The first post in this series is here.

Finally, let’s consider the first issue, the SPF run time. First, if you’ve been keeping track of the SPF run time in several locations throughout your network (you have been, right? Right?!? This should be a regular part of your documentation!), then you’ll know when there’s a big jump. But a big jump without a big change in some corresponding network design parameter (size of the network, etc.), isn’t a good reason to break up a flooding domain. Rather, it’s a good reason to go find out why the SPF run time changed, which means a good session of troubleshooting what’s probably an esoteric problem someplace.

Assume, however, that we’re not talking about a big jump. Rather, the SPF run time has been increasing over time, or you’re just looking at a particular network without any past history. My rule of thumb is to start really asking questions when the SPF run time gets to around 100ms. I don’t know where that number came from—it’s a “seat of the pants thing,” I suppose. Most networks today seem to run SPF in less than 10ms, though I’ve seen a few that seem to run around 30ms, so 100ms seems excessive. I know a lot of people do lots of fancy calculations here (the speed of the processor and the percentage of processor used for other things and the SPF run time and…), but I’m not one for doing fancy stuff when a simple rule of thumb seems to work to alert me to problems going into a situation.

But before reaching for my flooding domain slicing tools because of a 100ms SPF run time, I’m going to try and bring the time down in other ways.

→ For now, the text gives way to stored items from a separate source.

--- src/rtl/sha256_block_sequencer.sv ---
// rtl/sha256_block_sequencer.sv - sequences word loading, round strobes and block chaining for a SHA-256 core
module sha256_block_sequencer #(
    parameter int WORDS  = 16,
    parameter int ROUNDS = 64,
    parameter int BLK_W  = 8,
    parameter int HASH_W = 256,
    parameter int RND_W  = 7
) (
    input  logic                     clk,
    input  logic                     reset_n,
    input  logic                     start,
    input  logic [BLK_W-1:0]         num_blocks,
    input  logic                     abort,
    input  logic [31:0]              in_data,
    input  logic                     in_valid,
    output logic                     in_ready,
    output logic [31:0]              sched_wr_data,
    output logic [$clog2(WORDS)-1:0] sched_wr_addr,
    output logic                     sched_wr_en,
    output logic                     sched_start,
    output logic [RND_W-1:0]         sched_round,
    output logic                     sched_stn,
    input  logic [31:0]              sched_wt,
    output logic [31:0]              comp_wt,
    output logic                     comp_start,
    output logic                     comp_first_block,
    input  logic                     comp_stn,
    input  logic                     comp_done,
    input  logic [HASH_W-1:0]        comp_hash,
    output logic [HASH_W-1:0]        hash_out,
    output logic                     done,
    output logic                     busy,
    output logic [BLK_W-1:0]         block_idx,
    output logic                     err
);
    localparam int ADDR_W = $clog2(WORDS);
    localparam logic [ADDR_W-1:0] LAST_WORD = ADDR_W'(WORDS - 1);
    localparam logic [RND_W-1:0]  LAST_RND  = RND_W'(ROUNDS - 1);
    localparam logic [RND_W-1:0]  MAX_RND   = RND_W'(ROUNDS);

    typedef enum logic [1:0] {IDLE, LOAD, ROUND, WAIT_DONE} state_t;
    state_t state, state_next;

    logic [ADDR_W-1:0] load_cnt;
    logic [RND_W-1:0]  round_cnt;
    logic [BLK_W-1:0]  nblk;
    logic              start_pulse;

    logic accept, last_word, msg_go, round_step, blk_next, msg_done, early_done;

    always_ff @(posedge clk or negedge reset_n) begin
        if (!reset_n) begin
            state <= IDLE;
        end else begin
            state <= state_next;
        end
    end

    // Decoded actions are qualified by abort in the datapath so abort wins over every one of them.
    always_comb begin
        state_next = state;
        in_ready   = 1'b0;
        accept     = 1'b0;
        last_word  = 1'b0;
        msg_go     = 1'b0;
        round_step = 1'b0;
        blk_next   = 1'b0;
        msg_done   = 1'b0;
        early_done = 1'b0;
        case (state)
            IDLE: begin
                if (start && num_blocks != '0) begin
                    msg_go     = 1'b1;
                    state_next = LOAD;
                end
            end
            LOAD: begin
                in_ready   = 1'b1;
                accept     = in_valid;
                early_done = comp_done;
                if (in_valid && load_cnt == LAST_WORD) begin
                    last_word  = 1'b1;
                    state_next = ROUND;
                end
            end
            ROUND: begin
                early_done = comp_done;
                round_step = comp_stn && (round_cnt != MAX_RND);
                if (comp_stn && round_cnt == LAST_RND) begin
                    state_next = WAIT_DONE;
                end
            end
            WAIT_DONE: begin
                if (comp_done) begin
                    if (block_idx < nblk - 1'b1) begin
                        blk_next   = 1'b1;
                        state_next = LOAD;
                    end else begin
                        msg_done   = 1'b1;
                        state_next = IDLE;
                    end
                end
            end
            default: state_next = IDLE;
        endcase
        if (abort) begin
            state_next = IDLE;
        end
    end

    assign sched_wr_en   = accept;
    assign sched_wr_data = accept ? in_data : 32'd0;
    assign sched_wr_addr = accept ? load_cnt : '0;
    assign sched_stn     = comp_stn;
    assign sched_round   = round_cnt;
    assign sched_start   = start_pulse;
    assign comp_start    = start_pulse;
    assign busy          = (state != IDLE);

    always_ff @(posedge clk or negedge reset_n) begin
        if (!reset_n) begin
            load_cnt         <= '0;
            round_cnt        <= '0;
            nblk             <= '0;
            block_idx        <= '0;
            comp_first_block <= 1'b0;
            start_pulse      <= 1'b0;
            comp_wt          <= 32'd0;
            hash_out         <= '0;
            done             <= 1'b0;
            err              <= 1'b0;
        end else begin
            start_pulse <= 1'b0;
            done        <= 1'b0;
            if (state == ROUND) begin
                comp_wt <= sched_wt;
            end
            if (!abort) begin
                if (msg_go) begin
                    nblk             <= num_blocks;
                    block_idx        <= '0;
                    comp_first_block <= 1'b1;
                    load_cnt         <= '0;
                    err              <= 1'b0;
                end
                if (early_done) begin
                    err <= 1'b1;
                end
                if (accept) begin
                    load_cnt <= last_word ? '0 : load_cnt + 1'b1;
                end
                if (last_word) begin
                    round_cnt   <= '0;
                    start_pulse <= 1'b1;
                end
                if (round_step) begin
                    round_cnt <= round_cnt + 1'b1;
                end
                if (blk_next) begin
                    block_idx        <= block_idx + 1'b1;
                    comp_first_block <= 1'b0;
                    load_cnt         <= '0;
                end
                if (msg_done) begin
                    hash_out <= comp_hash;
                    done     <= 1'b1;
                end
            end
        end
    end
endmodule

--- config.mk ---
export PLATFORM = sky130hd
export DESIGN_NAME = sha256_block_sequencer
export DESIGN_NICKNAME = d
export VERILOG_FILES = /design/src/rtl/sha256_block_sequencer.sv
export SDC_FILE = /design/constraint.sdc
export NUM_CORES = 1
export LEC_CHECK = 0
export BUFFER_PORTS_ARGS = -buffer_cell sky130_fd_sc_hd__buf_2
export CORE_AREA = 2 2 266 268
export DETAILED_ROUTE_END_ITERATION = 12
export DIE_AREA = 0 0 268 270
export HOLD_SLACK_MARGIN = 0.08
export PLACE_DENSITY_LB_ADDON = 0.25
export REMOVE_ABC_BUFFERS = 1
export SKIP_CTS_REPAIR_TIMING = 1
export SLEW_MARGIN = 40
export SYNTH_ARGS = -nofsm -noshare
export SYNTH_HDL_FRONTEND = slang
export SYNTH_SLANG_ARGS = --single-unit
--- constraint.sdc ---
create_clock -name clk -period 3.5 [get_ports clk]
set_input_delay 0.35 -clock clk [delete_from_list [all_inputs] [get_ports clk]]
set_output_delay 0.35 -clock clk [all_outputs]
set_load 0.005 [all_outputs]
==> results of run 1 <==
## power breakdown
| part | switching [mW] | total [mW] | internal [mW] |
|---|---|---|---|
| Sequential | 0.251 | 4.32 | 4.07 |
| Combinational | 0.886 | 2.04 | 1.16 |
| Clock | 1.67 | 4.33 | 2.66 |
| Total | 2.81 | 10.7 | 7.88 |
## through the flow
step                area [um2]  hold WS (ns)
floorplan                13500        0.0544
CTS                      19900        -0.179
finish                   22900         0.170
global route             22900         0.136
global placement         18500         0.435
detailed placement       18500         0.433
## metal layers
metal | vias up | wire [um] | GRT usage, %
met5 | - | 0 | 0
met4 | 0 | 1270 | 4.09
met3 | 76 | 3040 | 3.27
met2 | 412 | 24500 | 21.5
met1 | 5310 | 16900 | 12.4
li1 | 5112 | - | -
## kinds of logic after synthesis
family | share of synthesized area [%]
mux | 29.7
buf+inv | 3.12
simple gates | 4.96
compound gates | 2.54
xor+xnor | 0.378
flops | 57.8
fa+ha+maj | 1.53
## cells in the mapped netlist (4+ instances only)
| library cell | count |
|---|---|
| o21ai_1 | 6 |
| o21ai_0 | 16 |
| nand2_1 | 36 |
| xnor2_1 | 5 |
| nand3_1 | 8 |
| inv_1 | 15 |
| clkbuf_1 | 13 |
| nand4_1 | 4 |
| a21o_1 | 4 |
| mux2_4 | 229 |
| mux2_2 | 32 |
| nor3_1 | 7 |
| buf_2 | 4 |
| mux2_1 | 27 |
| and3_1 | 38 |
| buf_6 | 26 |
| dfrtp_1 | 321 |
| nor2_1 | 14 |
| ha_1 | 17 |
## registers in the layout (all words and copies together) (netlist names)
signal,count
hash_out,256
comp_wt,32
sched_round,7
block_idx,8
err,1
done,1
state,2
nblk,8
comp_first_block,1
load_cnt,4
comp_start,1
## cell type report
| type | instances | area (um2) | share of cell area, % |
|---|---|---|---|
| Tap cell | 940 | 1180 | 5.14 |
| Clock buffer | 57 | 1190 | 5.18 |
| Clock inverter | 14 | 195 | 0.853 |
| Timing Repair Buffer | 1012 | 6800 | 29.7 |
| Inverter | 15 | 56.3 | 0.246 |
| Sequential cell | 321 | 8030 | 35.1 |
| Multi-Input combinational cell | 494 | 5440 | 23.8 |
## worst max-delay path by stage
stage,startpoint,to,slack (ns),cells after the start
CTS,nblk[4],hash_out[220],0.25,11
global placement,nblk[5],hash_out[214],0.24,11
detailed placement,nblk[4],hash_out[213],0.27,11
floorplan,nblk[5],hash_out[0],-8.46,9
finish,nblk[4],hash_out[214],0.26,11
global route,nblk[5],hash_out[214],0.08,11
## worst register-to-register path, delay by kind of cell, from the launching register on
family	cells	cell delay, ns
AO/OA/AOI/OAI	2	0.32
XOR/XNOR	1	0.11
buffers and inverters	2	0.49
AND/OR/NAND/NOR	4	1.12
multiplexers	1	0.37
flip-flops	1	0.41
adder cells (fa/ha/maj)	1	0.30
==> out/results.tsv, run 1 <==
stage	metric	value	unit
run_status	outcome	complete, no violations	
floorplan	die height	270	um
setup_path	most used cell, CP	buf_12	
setup_path	Largest delay share family, worst path	simple AND/OR/NAND/NOR gates	
cells_and_area	commonest non-fill, non-tap cell in the layout	buf_2	
timing	# setup viols final	0	
floorplan	# rows	97	
min_path	WHS Endpoint	state[1]	
synthesis	Synth Cell Area	13900	um2
min_path	Hold Crit Class	input port to register	
setup_path	RR Startpoint	nblk[4]	
synthesis	Area contributors post-synth	dfrtp_1 (58%), mux2_4 (25%), mux2_2 (2.6%)	
setup_path	reg-to-reg critical path endpoint	hash_out[214]	
setup_path	Critical Path, Cell by Cell	or4_1, nor4_1, xnor2_1, ha_1, nand3_1, a21o_1, o21ai_1, and3_4, buf_12, buf_12, mux2_1	
clock_network	cts bufs inserted	39	
synthesis	most area-hungry cell type in the Yosys netlist	dfrtp_1	
setup_path	Worst EP arrival	3.66	ns
timing	Worst Max-Slew Pin Slew	0.671	ns
global_routing	vias in the first global route	10500	
timing	total negative slack	0	ns
clock_network	htree depth	2	
drt	WL final	45.8	mm
setup_path	Crit Path Category	register to register	
setup_path	slowest stage delay, CP	0.53	ns
timing	clock skew	0.0153	ns
pwr	PwrDens	467	nW/um2
synthesis	synthesis-stage register bit count	321	
synthesis	most common flop cell mapped by yosys	dfrtp_1	
timing	period utilization	92.6	%
global_routing	first-pass GRT wire length	64.3	mm
timing	Slew Limit Fails	0	
clock_network	CTS Root Cell	clkbuf_16	
floorplan	Core Area	69500	um2
global_routing	maximum number of pins on one net before global-route repair	89	
drt	post-route ant nets	0	
cells_and_area	share of layout cells above drive strength 1	54.6	%
global_routing	gr ovfl total	0	
synthesis	Seq/Total Area, Yosys	57.8	%
timing	final worst slack	0.258	ns
timing	Fin. Hold Viols	0	
timing	Slew HR	54.9	%
synthesis	syn_area_per_cell	15.9	um2
cells_and_area	fin cells	2853	
synthesis	Syn. warnings	0	
clock_network	worst skew pair latency	0.55	ns
min_path	Hold Path Depth	2	
cells_and_area	# diodes	0	
pwr	Max VDD drop	0.254	mV
setup_path	r2r worst-path depth	11	
setup_path	startpoint types	register	
pwr	Design Power	10.7	mW
drt	DR iter-0 viols	345	
timing	FMAX	0.308	GHz
synthesis	Distinct cells, synth	48	
setup_path	Critical Path Slowest Stage Cell	or4_1	
setup_path	buffers and inverters on the worst path	2	
floorplan	die area	72400	um2
cells_and_area	commonest non-fill, non-tap cells in the layout	buf_2 (681), dfrtp_1 (321), dlygate4sd3_1 (297), mux2_4 (229), clkbuf_16 (41)	
synthesis	share of synthesized registers carrying an async set or reset	100	%
synthesis	Post-synth EDFFs	0	
clock_network	clock sinks	321	
drt	first drt pass iteration count	4	
cells_and_area	Layout area overhead	64.7	%
drt	DRC Markers	0	
placed_design	gpl congestion	0.800	
floorplan	die width	268	um
global_routing	GRT Util Overall	11.6	%
cells_and_area	fillers	6971	
drt	average wire per standard cell	16.0	um
setup_path	R2R setup slack	0.26	ns
clock_network	CTS tree	done	
drt	via/cell ratio	3.82	
placed_design	dpl hpwl	33.4	mm
floorplan	Starting Density	20.0	%
synthesis	share of the synthesized area in the top cell type	57.8	%
setup_path	CP Capture Type	register	
clock_network	clk buf depth	3	
placed_design	pre-CTS setup slack	0.272	ns
drt	Via Count	10900	
floorplan	num ports	683	
run	Max Cap Viol	0	
placed_design	placed insts	2484	
min_path	HP Start	abort	
setup_path	Critical Path RT	3.92	ns
synthesis	Post-Syn Instances	875	
pwr	Static Leak	12.2	nW
timing	RSZ-0062 raised after global routing	false	
cells_and_area	Layout Nets	2235	
global_routing	antenna violations before repair	1	
cells_and_area	Final Core Density	32.9	%
timing	min cycle time layout	3.24	ns
setup_path	worst-path maximum fanout	29	
clock_network	clock slew at reported path FFs	0.06	ns
placed_design	PortBufs	682	
Power figures use the tool's default switching activity.
==> inputs of run 2 (changes only) <==
--- a/config.mk
+++ b/config.mk
@@ -5,10 +5,11 @@
 export SDC_FILE = /design/constraint.sdc
 export NUM_CORES = 1
 export LEC_CHECK = 0
+export ABC_AREA = 1
 export BUFFER_PORTS_ARGS = -buffer_cell sky130_fd_sc_hd__buf_2
-export CORE_AREA = 2 2 266 268
+export CORE_AREA = 2 2 267 269
 export DETAILED_ROUTE_END_ITERATION = 12
-export DIE_AREA = 0 0 268 270
+export DIE_AREA = 0 0 269 271
 export HOLD_SLACK_MARGIN = 0.08
 export PLACE_DENSITY_LB_ADDON = 0.25
 export REMOVE_ABC_BUFFERS = 1
==> run 2 against run 1 <==
Clock power decreased by 5%. Highest routed layer is now met5. Combinational power about the same. Synthesized area is 5.0% lower. Fmax grew 11%. Design area fell by 4.3%.
==> out/results.tsv, run 2 <==
stage	metric	value	unit	change
synthesis	synth cell count leaders	nand2_1 (831), dfrtp_1 (321), inv_1 (69), nor2_1 (55)		
cells_and_area	commonest non-fill, non-tap cell in the layout	nand2_1		
clock_network	clock slew at reported path FFs	0.06	ns	about the same
global_routing	first-pass GRT wire length	68.7	mm	+6.9%
setup_path	startpoint types	register		
cells_and_area	fillers	7226		+3.7%
synthesis	Synth Cell Area	13200	um2	-5.0%
synthesis	share of the synthesized area in the top cell type	60.8	%	+3.0 points
min_path	Hold Crit Class	input port to register		
drt	WL final	48.7	mm	+6.5%
synthesis	Area contributors post-synth	dfrtp_1 (61%), nand2_1 (24%), mux2_2 (2.7%)		
synthesis	Syn. warnings	0		unchanged
pwr	Design Power	10.5	mW	-1.7%
timing	RSZ-0062 raised after global routing	false		
clock_network	htree depth	2		unchanged
drt	post-route ant nets	0		unchanged
setup_path	worst-path maximum fanout	74		+160%
floorplan	die area	72900	um2	+0.74%
clock_network	CTS tree	done		
timing	clock skew	0.0130	ns	-0.00234 ns
placed_design	area post-placement	17700	um2	-4.4%
drt	Via Count	13300		+22%
timing	Worst Hold Slack	0.0910	ns	-0.0790 ns
setup_path	CP Capture Type	register		
floorplan	die width	269	um	+0.37%
synthesis	Distinct cells, synth	28		-42%
cells_and_area	Layout Nets	2812		+26%
drt	via/cell ratio	3.89		+1.7%
cells_and_area	Most flops, register	hash_out		
timing	period utilization	83.2	%	-9.5 points
drt	first drt pass iteration count	5		+1
floorplan	num ports	683		unchanged
drt	DR iter-0 viols	593		+72%
synthesis	Post-Syn Instances	1484		+70%
cells_and_area	design area	21900	um2	-4.3%
synthesis	synthesis-stage register bit count	321		unchanged
cells_and_area	max reg flops	256		unchanged
timing	Worst Max-Slew Pin Slew	0.689	ns	+0.0181 ns
placed_design	gpl congestion	0.811		+1.4%
pwr	Max VDD drop	0.255	mV	+0.55%
timing	min cycle time layout	2.91	ns	-0.331 ns
drt	DRC Markers	0		unchanged
global_routing	vias in the first global route	12300		+17%
cells_and_area	share of layout cells above drive strength 1	32.8	%	-22 points
floorplan	Starting Density	18.9	%	-1.1 points
synthesis	most area-hungry cell type in the Yosys netlist	dfrtp_1		
run	Max Cap Viol	0		unchanged
setup_path	Crit Path Category	register to register		
timing	final worst slack	0.589	ns	+0.331 ns
placed_design	pre-CTS setup slack	0.584	ns	+0.312 ns
run_status	outcome	complete, no violations		
global_routing	GRT Util Overall	12.1	%	+0.53 points
synthesis	Post-synth EDFFs	0		unchanged
global_routing	maximum number of pins on one net before global-route repair	105		+18%
synthesis	Seq/Total Area, Yosys	60.8	%	+3.0 points
clock_network	clock sinks	321		unchanged
clock_network	cts bufs inserted	39		unchanged
timing	# setup viols final	0		unchanged
global_routing	gr ovfl total	0		unchanged
clock_network	CTS Root Cell	clkbuf_16		
cells_and_area	Layout area overhead	65.8	%	
timing	FMAX	0.344	GHz	+11%
setup_path	Worst EP arrival	3.39	ns	-0.27 ns
timing	Fin. Hold Viols	0		unchanged
pwr	PwrDens	480	nW/um2	+2.8%
cells_and_area	commonest non-fill, non-tap cells in the layout	nand2_1 (831), buf_2 (681), dfrtp_1 (321), dlygate4sd3_1 (290), inv_1 (69)		
timing	Slew Limit Fails	0		unchanged
drt	average wire per standard cell	14.2	um	-11%
setup_path	Critical Path RT	3.98	ns	+0.06 ns
floorplan	# rows	97		unchanged
synthesis	share of synthesized registers carrying an async set or reset	100	%	unchanged
synthesis	most frequent cell after synthesis	nand2_1		
timing	total negative slack	0	ns	unchanged
placed_design	dpl hpwl	34.8	mm	+4.4%
floorplan	Core Area	69800	um2	+0.35%
cells_and_area	largest registers	hash_out x256, comp_wt x32		
timing	Slew HR	54.0	%	-0.82 points
global_routing	antenna violations before repair	2		+1
clock_network	clk buf depth	3		unchanged
synthesis	most common flop cell mapped by yosys	dfrtp_1		
clock_network	worst skew pair latency	0.55	ns	about the same
placed_design	PortBufs	682		unchanged
synthesis	syn_area_per_cell	8.90	um2	-44%
floorplan	die height	271	um	+0.37%
pwr	Static Leak	12.7	nW	+4.4%
## run 2: kinds of logic (layout without fill, tap and decap cells)
group,count (synthesis),after routing,share of synthesized area (%)
fa+ha+maj,17,17,1.61
xor+xnor,16,16,1.06
simple gates,929,929,27.1
other cells,0,1,0
flops,321,321,60.8
compound gates,29,29,1.17
mux,32,32,2.73
buf+inv,140,1144,5.53
## run 2: worst max-delay path, stage by stage (launching register included)
cell     delay, ns
dfrtp_1       0.41
nor2_1        0.14
nand4_1       0.14
nor3_1        0.22
xor2_1        0.20
ha_1          0.27
a21oi_1       0.14
o21a_1        0.21
nand2_2       0.11
nand2_8       0.17
buf_12        0.31
buf_4         0.27
nand2_1       0.07
nand2_1       0.07
## run 2: worst paths after layout
kind                            cells past startpoint  slack (ns)            end     startpoint
worst min-delay path                                3        0.09        nblk[4]  num_blocks[4]
max in group asynchronous                           4        2.17   hash_out[14]        reset_n
worst max-delay path                               13        0.59    hash_out[7]        nblk[2]
worst min register to register                      2        0.47  hash_out[139]  hash_out[139]
worst max register to register                     13        0.59    hash_out[7]        nblk[2]
min in group asynchronous                           2        0.36  hash_out[149]        reset_n
## run 2: final cells by class
cell class                 count  area [um2]  share of cell area (%)
inverter                      71         274                    1.25
tap                          940        1180                    5.37
antenna                        1        2.50                  0.0114
clock inverter                12         144                   0.657
clock buffer                  57        1150                    5.27
sequential                   321        8030                    36.7
multi-input combinational   1023        4450                    20.3
timing repair buffer        1004        6660                    30.4
## run 2: per-layer routing
metal | wire, um | GRT usage, %
met2 | 25200 | 22.2
met3 | 3750 | 4.00
met4 | 1840 | 5.15
met1 | 17900 | 12.4
met5 | 16 | 0
## run 2: per-stage QoR
| stage | util [%] | instances |
|---|---|---|
| after floorplan | - | 1415 |
| after global placement | 25.3 | 3068 |
| after detailed placement | 25.4 | 3069 |
| after CTS | 27.2 | 3138 |
| after global routing | 31.4 | 3429 |
| final | 31.4 | 3429 |
## run 2: power breakdown
| part | switching, mW | internal, mW |
|---|---|---|
| clock network | 1.63 | 2.50 |
| registers | 0.245 | 4.10 |
| logic | 0.970 | 1.07 |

First, I’m going to make certain incremental and partial SPF are enabled. There’s little to no cost here, so just do it. Second, I’m going to look at using exponential timers to batch up large numbers of changes. Third, I’m going to make certain I’m removing all the information I can from the link state database—see the answer to the third question on the LSDB size, above.

If you’ve done all this—keeping in mind that you need to consider the trade offs (if you don’t see the trade offs, you’re not looking hard enough), then I would consider splitting the flooding domain. If it sounds like I would never split a flooding domain for purely performance or technical reasons, you’ve come to the right conclusion on reading these two posts.

All that said, let me tell you the real reasons I would split a flooding domain.

First, just to make my life easier when troubleshooting the network. The router has a lot larger capacity for looking through screens full of link state information than I do. At 2AM, when the network is down, any little advantage I can give myself to troubleshoot the network faster is worth considering.

Second, again, to make my life easier in the troubleshooting process. Go back and think about the OODA loop. Where can I observe the network to best understand what’s going on? If you thought, “at the flooding domain boundary,” you earn a gold star. You can pick it up at the local office supply store.

Third, to break apart the network in case of a real failure—to provide a “firewall” (in the original sense of the word, rather than the appliance sense) to keep one part of the network from going down when another part falls apart.

Finally, to provide a “choke point” where you can implement policy.

So in the end—you shouldn’t build the world’s largest flooding domain just because you can, and you shouldn’t build a ton of tiny flooding domains just because you can. The technical reasons for slicing and dicing a flooding domain aren’t really that strong, but don’t discount using flooding domains on a more practical level.